Joanne Reisman’s Answers

2,151 total


  • Is there a way to delay foreclosure by appealing a summary judgement? Please respond immediately.

    My house is in foreclosure. The lender/plaintiff filed for a summary judgement which was heard last Monday June 6th, 2016 and granted. I am looking at all possible ways to avoid foreclosure. One of them being selling the property since it has sign...

    Joanne’s Answer

    A bankruptcy Attorney can help you find a Bankruptcy Petition. This will immediately stop any legal proceedings affecting your property. You will have to figure out if filing bankruptcy is a good idea however, as this requires analyzing your entire financial situation to make sure that you won't have some other problem because you file bankruptcy. But generally this is the best way to stop a foreclosure immediately and get a chance to sell the property and get your equity our of the property. Just be aware that while you will get the amount that Oregon Exempts from a home stead, $40,000 to $50,000, the balance of the proceeds will have to be used to pay off your debts before you get the net equity.

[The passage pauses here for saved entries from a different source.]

## ELA
module ELA(clk, rst, ready, in_data, data_rd, req, wen, addr, data_wr, done);
clock: 8.5 ns
lec_check: 0
cap_margin: 40
cell_pad_in_sites_detail_placement: 1
core_margin: 2
core_utilization: 40
max_routing_layer: met4
min_routing_layer: met2
setup_slack_margin: -0.37
slew_margin: 25
run.sh (not shown) runs the stock make flow with config.mk's settings and CLKGATE_MAP_FILE=.
The baseline finished but fails on setup timing.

    As for the alternative of appealing a summary judgment, without knowing what the issue is, there is no way to tell you if this would be a good strategy. If the issue is whether or not the lender can foreclose because you are behind in your payments, then if that's true, I don't see what you have to appeal. Also I don't know that filing an appeal will stop a foreclosure. I would imagine that you will have to get a court to order that the foreclosure is stopped pending the appeal somehow. Probably the cost of attorney fees to do all this will be significant. Check out the bankruptcy option first.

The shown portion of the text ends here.